Data helpers overflow bug
问题现象
在增大 gbs、iteration 等理论上不影响模型内存的参数后,出现OOM现象,或者在模型预处理数据集的阶段报如下错误:
Traceback (most recent call last):
File "pretrain_gpt.py", line 121, in <module>
args_defaults={'tokenizer_type': 'GPT2BPETokenizer'}
File "/home/ma-user/modelarts/user-job-dir/GPT-3-kernel_ID2728_for_PyTorch_zgcl/megatron/training.py", line 150, in pretrain
process_non_loss_data_func)
File "/home/ma-user/modelarts/user-job-dir/GPT-3-kernel_ID2728_for_PyTorch_zgcl/megatron/training.py", line 689, in train
opt_param_scheduler)
File "/home/ma-user/modelarts/user-job-dir/GPT-3-kernel_ID2728_for_PyTorch_zgcl/megatron/training.py", line 417, in train_step
optimizer, fwd_bwd_timers, forward_only=False)
File "/home/ma-user/modelarts/user-job-dir/GPT-3-kernel_ID2728_for_PyTorch_zgcl/megatron/schedules.py", line 654, in forward_backward_pipelining_without_interleaving
timers, collect_non_loss_data)
File "/home/ma-user/modelarts/user-job-dir/GPT-3-kernel_ID2728_for_PyTorch_zgcl/megatron/schedules.py", line 118, in forward_step
output_tensor, loss_func = forward_step_func(data_iterator, model)
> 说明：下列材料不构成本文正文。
File: design/flow/config.mk
export PLATFORM = sky130hd
export DESIGN_NAME = main_2
export DESIGN_NICKNAME = main_2
export VERILOG_FILES = /design/flow/design.v
export SDC_FILE = /design/flow/constraint.sdc
export NUM_CORES = 4
export LEC_CHECK = 1
export CORE_AREA = 10 10 70 70
export DIE_AREA = 0 0 80 80
File: design/flow/constraint.sdc
current_design main_2

set clk_period 1.7
set clk_io_pct 0.2

create_clock -name clk0 -period $clk_period [get_ports {clock}]

set non_clock_inputs [all_inputs -no_clocks]
set_input_delay [expr $clk_period * $clk_io_pct] -clock clk0 $non_clock_inputs
set_output_delay [expr $clk_period * $clk_io_pct] -clock clk0 [all_outputs]
File: design/flow/design.v
`timescale 1ns / 1ps
module ALU(
    input [7:0] A,
    input [7:0] B,
    output [7:0] F,
    input ALUop
    );
	 reg [7:0] out = 7'b0000000;
	 assign F = out;
	 always@ (*)
		begin
			if(ALUop == 1'b1)
				begin
					out = A+B;
				end
		end
endmodule
`timescale 1ns / 1ps
module Control(
    input [7:6] Instruction,
    output reg RegDst,
    output reg RegWrite,
    output reg ALUsrc,
    output reg Branch,
    output reg MemRead,
    output reg MemWrite,
    output reg MemtoReg,
    output reg ALUOp  
    );
	 reg [7:0] out;
	 always @(Instruction)
	 begin
		case(Instruction)
			2'b00 : out = 8'b11000001; 
			2'b01 : out = 8'b01101011; 
			2'b10 : out = 8'b00100101; 
			2'b11 : out = 8'b00010000; 
			default : out = 8'b00000000;
		endcase
		RegDst = out[7];
		RegWrite = out[6];
		ALUsrc = out[5];
		Branch = out[4];
		MemRead = out[3];
		MemWrite = out[2];
		MemtoReg = out[1];
		ALUOp = out[0];
	end		
endmodule
`timescale 1ns / 1ps
module DataMemory(
	 input clk,
    input [7:0] Address,
    input [7:0] WriteData,
    input MemRead,
    input MemWrite,
	 input reset,
    output [7:0] ReadData,
	 output [7:0] DataMemory0,  
	 output [7:0] DataMemory1,
	 output [7:0] DataMemory2,
	 output [7:0] DataMemory3
    );
	 reg[7:0] Data[31:0];
	 integer i;
	 initial begin
		for(i = 0; i < 16; i = i + 1) begin
			Data[i] = i;
		end
		for(i = 0; i < 16; i = i + 1) begin
			Data[i+16] = -1 * i;
		end
	 end
	 assign ReadData = (MemRead == 1'b1) ? Data[Address] : 8'd0;
	 assign DataMemory0 = Data[0];  
	 assign DataMemory1 = Data[1]; 
	 assign DataMemory2 = Data[2]; 
	 assign DataMemory3 = Data[3]; 
	 always@ (posedge clk or posedge reset)  
		begin
			if(reset) begin
				for(i = 0; i < 16; i = i + 1) begin
					Data[i] = i;  
				end
				for(i = 0; i < 16; i = i + 1) begin
					Data[i+16] = -1 * i;
				end
			end
			else if (MemWrite) begin
				Data[Address] = WriteData;
			end
		end
endmodule
`timescale 1ns / 1ps
module IMEM(
    output [7:0] instruction,
    input [7:0] Read_Address
    );
	 wire [7:0] MemByte[31:0];
	 assign MemByte[0] = {2'b01, 2'b00, 2'b10, 2'b01};
	 assign MemByte[1] = {2'b11, 2'b00, 2'b00, 2'b01};
	 assign MemByte[2] = {2'b00, 2'b01, 2'b10, 2'b00};
	 assign MemByte[3] = {2'b10, 2'b10, 2'b10, 2'b01};
	 assign MemByte[4] = {2'b01, 2'b11, 2'b11, 2'b01};
	 assign MemByte[5] = {2'b00, 2'b01, 2'b11, 2'b00};
	 assign instruction = MemByte[Read_Address];
endmodule
`timescale 1ns / 1ps
module MUX_2bit(
    input [1:0] In1,
    input [1:0] In2,
    input signal,
    output [1:0] out1
    );
	 assign out1 = (signal == 1'b0) ? In1 :
						In2;		
endmodule
`timescale 1ns / 1ps
module MUX_8bit(
    input [7:0] In1,
    input [7:0] In2,
    input signal,
    output [7:0] out1
    );
	 reg[7:0] out_reg;
	 assign out1 = out_reg;
	 always@(In1 or In2 or signal)
		begin
			if(signal == 0) begin
				out_reg = In1;
			end else begin
				out_reg = In2;
			end
		end
endmodule
`timescale 1ns / 1ps
module Registers(
    input clk,
    input [1:0] Read_Register1,
    input [1:0] Read_Register2,
    input [1:0] Write_Register,
	 input RegWrite,
	 input reset,
    output [7:0] Read_Data1,
    output [7:0] Read_Data2,
    input [7:0] Write_Data_in,
	 output [7:0] Write_Data_out,  
	 output [7:0] reg1,  
	 output [7:0] reg2,
	 output [7:0] reg3,
	 output [7:0] reg4
    );
	 reg [7:0] r1 = 8'b00000000,
					r2 = 8'b00000000,
					r3 = 8'b00000000,
					r4 = 8'b00000000;  
	 reg [7:0] rd1 = 8'b00000000,  
					rd2 = 8'b00000000,  
					wdo = 8'b00000000;  
	 assign reg1 = r1;
	 assign reg2 = r2;
	 assign reg3 = r3;
	 assign reg4 = r4;
	 always @(posedge clk or posedge reset)
		begin
			if (reset) begin
				r1 = 8'b00000000;
				r2 = 8'b00000000;
				r3 = 8'b00000000;
				r4 = 8'b00000000;
				rd1 = 8'b00000000;
				rd2 = 8'b00000000;
				wdo = 8'b00000000;
			end
			else begin
				if(RegWrite) begin
						case(Write_Register)
							2'b00 : r1 = Write_Data_in;
							2'b01 : r2 = Write_Data_in;
							2'b10 : r3 = Write_Data_in;
							2'b11 : r4 = Write_Data_in;
						endcase
				end
			end
		end
		assign Read_Data1 = (Read_Register1 == 2'b00) ? r1 : 
								  (Read_Register1 == 2'b01) ? r2 :
								  (Read_Register1 == 2'b10) ? r3 :
								  r4;
		assign Read_Data2 = (Read_Register2 == 2'b00) ? r1 : 
								  (Read_Register2 == 2'b01) ? r2 :
								  (Read_Register2 == 2'b10) ? r3 :
								  r4;
		assign Write_Data_out = Write_Data_in;  
endmodule
`timescale 1ns / 1ps
module counter_2(
    input clk,
    input reset,
	 input [7:0] jump_value,
	 input Branch,
	 output [7:0] read_address
    );
	 reg [7:0] address = 8'd0;
	 assign read_address = address;
	 always@(posedge clk or posedge reset)
		begin
			if (reset == 1'b1)
				begin
					address <= 0;
				end
			else if (Branch == 1'b1) begin
					address <= address + jump_value + 1;
			end
			else begin
				address <= address + 1;
			end
		end
endmodule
File "pretrain_gpt.py", line 84, in forward_step
data_iterator)
File "pretrain_gpt.py", line 45, in get_batch
data = next(data_iterator)
File "/home/ma-user/anaconda/lib/python3.7/site-packages/torch/utils/data/dataloader.py", line 530, in __next__
data = self._next_data()
File "/home/ma-user/anaconda/lib/python3.7/site-packages/torch/utils/data/dataloader.py", line 570, in _next_data
data = self._dataset_fetcher.fetch(index) # may raise StopIteration
File "/home/ma-user/anaconda/lib/python3.7/site-packages/torch/utils/data/_utils/fetch.py", line 52, in fetch
return self.collate_fn(data)
File "/home/ma-user/anaconda/lib/python3.7/site-packages/torch/utils/data/_utils/collate.py", line 157, in default_collate
return elem_type({key: default_collate([d[key] for d in batch]) for key in elem})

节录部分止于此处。